Artículo completo
sobre Almunia de San Juan
Ocultar artículo Leer artículo completo
Situada en la comarca del Cinca Medio, Almunia de San Juan se asienta en una franja de transición entre el Somontano y la llanura del valle del Cinca. El paisaje que la rodea —campos de cereal, almendros dispersos y algunas zonas de regadío— explica bastante bien cómo se ha vivido aquí durante siglos. Hoy rondan los setecientos habitantes y la agricultura sigue marcando el ritmo del pueblo.
El nombre remite con bastante claridad al pasado andalusí. Las almunias eran explotaciones agrícolas vinculadas a residencias rurales de cierta entidad, algo habitual en el valle del Ebro durante la Edad Media. De aquel periodo no quedan restos visibles, pero el topónimo ha sobrevivido y recuerda ese origen. El casco urbano es pequeño y funcional, organizado en torno a la iglesia y la plaza.
La huella de la historia en sus calles
La iglesia parroquial está dedicada a San Juan Bautista y su fábrica principal suele situarse en el siglo XVI, aunque el edificio ha pasado por varias reformas posteriores. Como ocurre en muchos pueblos de la zona, es un templo sobrio, levantado con materiales locales. La torre actúa como punto de referencia cuando se llega por carretera o desde los caminos agrícolas que rodean el núcleo.

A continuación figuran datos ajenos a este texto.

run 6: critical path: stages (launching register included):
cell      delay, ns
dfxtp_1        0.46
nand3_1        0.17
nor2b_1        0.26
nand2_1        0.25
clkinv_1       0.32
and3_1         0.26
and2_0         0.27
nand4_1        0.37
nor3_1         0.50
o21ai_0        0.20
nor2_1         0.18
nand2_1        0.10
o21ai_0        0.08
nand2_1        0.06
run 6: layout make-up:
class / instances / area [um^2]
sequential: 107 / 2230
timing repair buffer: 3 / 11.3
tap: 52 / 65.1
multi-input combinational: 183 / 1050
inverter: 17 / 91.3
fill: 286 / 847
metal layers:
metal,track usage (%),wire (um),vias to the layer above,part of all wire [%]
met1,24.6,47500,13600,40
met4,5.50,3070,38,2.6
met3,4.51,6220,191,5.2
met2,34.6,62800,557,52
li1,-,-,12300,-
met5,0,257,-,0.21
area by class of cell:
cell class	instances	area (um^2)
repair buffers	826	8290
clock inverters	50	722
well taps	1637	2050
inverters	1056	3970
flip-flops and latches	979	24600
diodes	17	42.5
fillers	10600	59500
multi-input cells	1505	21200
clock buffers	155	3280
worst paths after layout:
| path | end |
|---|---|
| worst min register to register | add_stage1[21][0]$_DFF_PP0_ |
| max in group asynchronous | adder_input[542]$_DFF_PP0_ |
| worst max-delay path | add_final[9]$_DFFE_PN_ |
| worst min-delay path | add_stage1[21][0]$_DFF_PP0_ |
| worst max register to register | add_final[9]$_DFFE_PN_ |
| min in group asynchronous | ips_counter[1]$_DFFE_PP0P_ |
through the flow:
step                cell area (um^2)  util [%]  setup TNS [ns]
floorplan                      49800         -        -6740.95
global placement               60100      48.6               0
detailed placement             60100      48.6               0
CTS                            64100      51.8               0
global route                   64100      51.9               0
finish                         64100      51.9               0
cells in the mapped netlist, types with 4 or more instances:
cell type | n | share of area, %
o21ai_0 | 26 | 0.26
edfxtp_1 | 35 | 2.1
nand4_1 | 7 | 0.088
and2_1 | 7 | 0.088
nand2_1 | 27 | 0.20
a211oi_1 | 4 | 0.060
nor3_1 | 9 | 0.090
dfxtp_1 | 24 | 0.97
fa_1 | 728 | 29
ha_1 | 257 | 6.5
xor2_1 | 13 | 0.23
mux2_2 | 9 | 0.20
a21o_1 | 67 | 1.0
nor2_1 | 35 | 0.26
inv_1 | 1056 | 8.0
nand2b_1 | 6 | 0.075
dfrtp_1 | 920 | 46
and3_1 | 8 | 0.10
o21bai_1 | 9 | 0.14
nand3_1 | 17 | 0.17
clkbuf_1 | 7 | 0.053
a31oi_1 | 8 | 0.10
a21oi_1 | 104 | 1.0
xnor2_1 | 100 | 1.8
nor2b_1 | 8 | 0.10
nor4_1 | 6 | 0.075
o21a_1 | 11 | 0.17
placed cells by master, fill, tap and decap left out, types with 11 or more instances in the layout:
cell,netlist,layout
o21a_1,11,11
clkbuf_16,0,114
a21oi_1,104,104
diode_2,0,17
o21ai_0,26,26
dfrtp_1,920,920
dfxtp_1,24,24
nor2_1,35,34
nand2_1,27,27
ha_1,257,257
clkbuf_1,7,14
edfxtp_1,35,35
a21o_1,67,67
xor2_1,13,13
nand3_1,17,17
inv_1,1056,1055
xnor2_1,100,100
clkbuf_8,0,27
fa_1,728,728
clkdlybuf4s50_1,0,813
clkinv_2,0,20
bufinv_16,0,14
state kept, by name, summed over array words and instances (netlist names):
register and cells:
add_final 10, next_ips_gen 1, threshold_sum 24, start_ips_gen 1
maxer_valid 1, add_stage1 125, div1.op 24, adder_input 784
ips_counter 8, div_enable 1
This design comes from an exercise in tuning for small area and a short achievable clock period on the open sky130 flow, not from production work. Function was checked by simulation only, so behaviour that the tests miss may differ from the original. No activity file was given, so power comes from the tool's default toggle rates.

`flow/run.sh`:
```
#!/bin/bash
# synth_recipe.tcl (not shown) runs the flow's synth.tcl, then flattens the netlist and writes it again
# the make line also repeats each setting of config.mk as NAME=value (left out here)
make -C /OpenROAD-flow-scripts/flow DESIGN_CONFIG=/design/flow/config.mk WORK_HOME=/design/flow/orfs CLKGATE_MAP_FILE= SYNTH_SCRIPT=/design/flow/synth_recipe.tcl finish
```
`flow/config.mk`:
```
export PLATFORM = sky130hd
export DESIGN_NAME = KF6845
export DESIGN_NICKNAME = KF6845
export VERILOG_FILES = /design/flow/design.v
export SDC_FILE = /design/flow/constraint.sdc
export NUM_CORES = 4
export LEC_CHECK = 0
export CAP_MARGIN = 20
export CORE_MARGIN = 2
export CORE_UTILIZATION = 60
export SETUP_SLACK_MARGIN = 1.7
export SLEW_MARGIN = 20
```
`flow/constraint.sdc`:
```
create_clock -name core_clock -period 4.0 [get_ports {clock}]
set_input_delay 0.8000 -clock core_clock [delete_from_list [all_inputs] [get_ports {clock}]]
set_output_delay 0.8000 -clock core_clock [all_outputs]
set_load 0.01 [all_outputs]
```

Las casas tradicionales mezclan piedra, ladrillo y revoco. Algunas conservan aleros de madera y patios interiores, elementos ligados a una vida muy centrada en el trabajo agrícola. En otras se nota la transformación de las últimas décadas: ampliaciones, garajes abiertos a la calle o fachadas rehechas con materiales más recientes. Ese contraste entre lo antiguo y lo práctico forma parte del paisaje cotidiano.
Alrededor del pueblo se extiende una llanura agrícola muy abierta. Los campos cambian bastante según la época del año: el verde del cereal en primavera, los tonos dorados del verano y los barbechos en invierno. Los almendros aparecen en márgenes de caminos o pequeñas parcelas; cuando florecen, a finales del invierno, rompen la monotonía del paisaje.
Caminos y paseos por el entorno
Más que un destino monumental, Almunia de San Juan funciona como punto tranquilo desde el que recorrer el entorno rural. Los caminos agrícolas que salen del pueblo permiten caminar o ir en bicicleta entre parcelas de secano y regadío. El relieve es suave, así que los recorridos no presentan grandes pendientes.
A poca distancia aparecen otros pueblos del Cinca Medio y pequeñas acequias que organizan el riego en esta parte de la comarca. No hay grandes miradores ni rutas señalizadas de forma turística; lo interesante aquí es entender cómo está organizado el territorio agrícola y cómo se relacionan los pueblos entre sí.
La cocina de la zona sigue muy vinculada a lo que se produce cerca: verduras de temporada, carne de cordero o cerdo y platos de cuchara que aún forman parte de las comidas familiares. En muchos casos son recetas domésticas que pasan de una generación a otra.
Celebraciones del calendario local
Las fiestas principales giran en torno a San Juan Bautista, patrón del pueblo. Se celebran alrededor de su festividad, a finales de junio, con actos religiosos y actividades organizadas por los propios vecinos.
También suele haber celebraciones en verano, cuando muchos antiguos habitantes regresan unos días al pueblo. Son fiestas muy participativas, con verbenas, encuentros entre peñas y actos populares en la plaza.
Durante la Navidad se mantienen algunas costumbres ligadas a la tradición religiosa y familiar, como los cantos de villancicos o representaciones vinculadas al belén.
Cómo llegar y cuándo pasar
Almunia de San Juan se encuentra a pocos kilómetros de Monzón, uno de los núcleos principales del Cinca Medio, y se llega por carreteras comarcales que atraviesan zonas agrícolas. Desde Huesca capital el trayecto en coche ronda algo más de media hora, dependiendo de la ruta elegida.
La primavera y el otoño suelen ser las épocas más agradables para recorrer los caminos del entorno. También es habitual acercarse en verano si se coincide con las fiestas o con reuniones familiares en el pueblo. Combinar la visita con otros municipios cercanos ayuda a entender mejor esta parte de la provincia de Huesca, donde el paisaje agrícola sigue teniendo mucho peso en la vida diaria.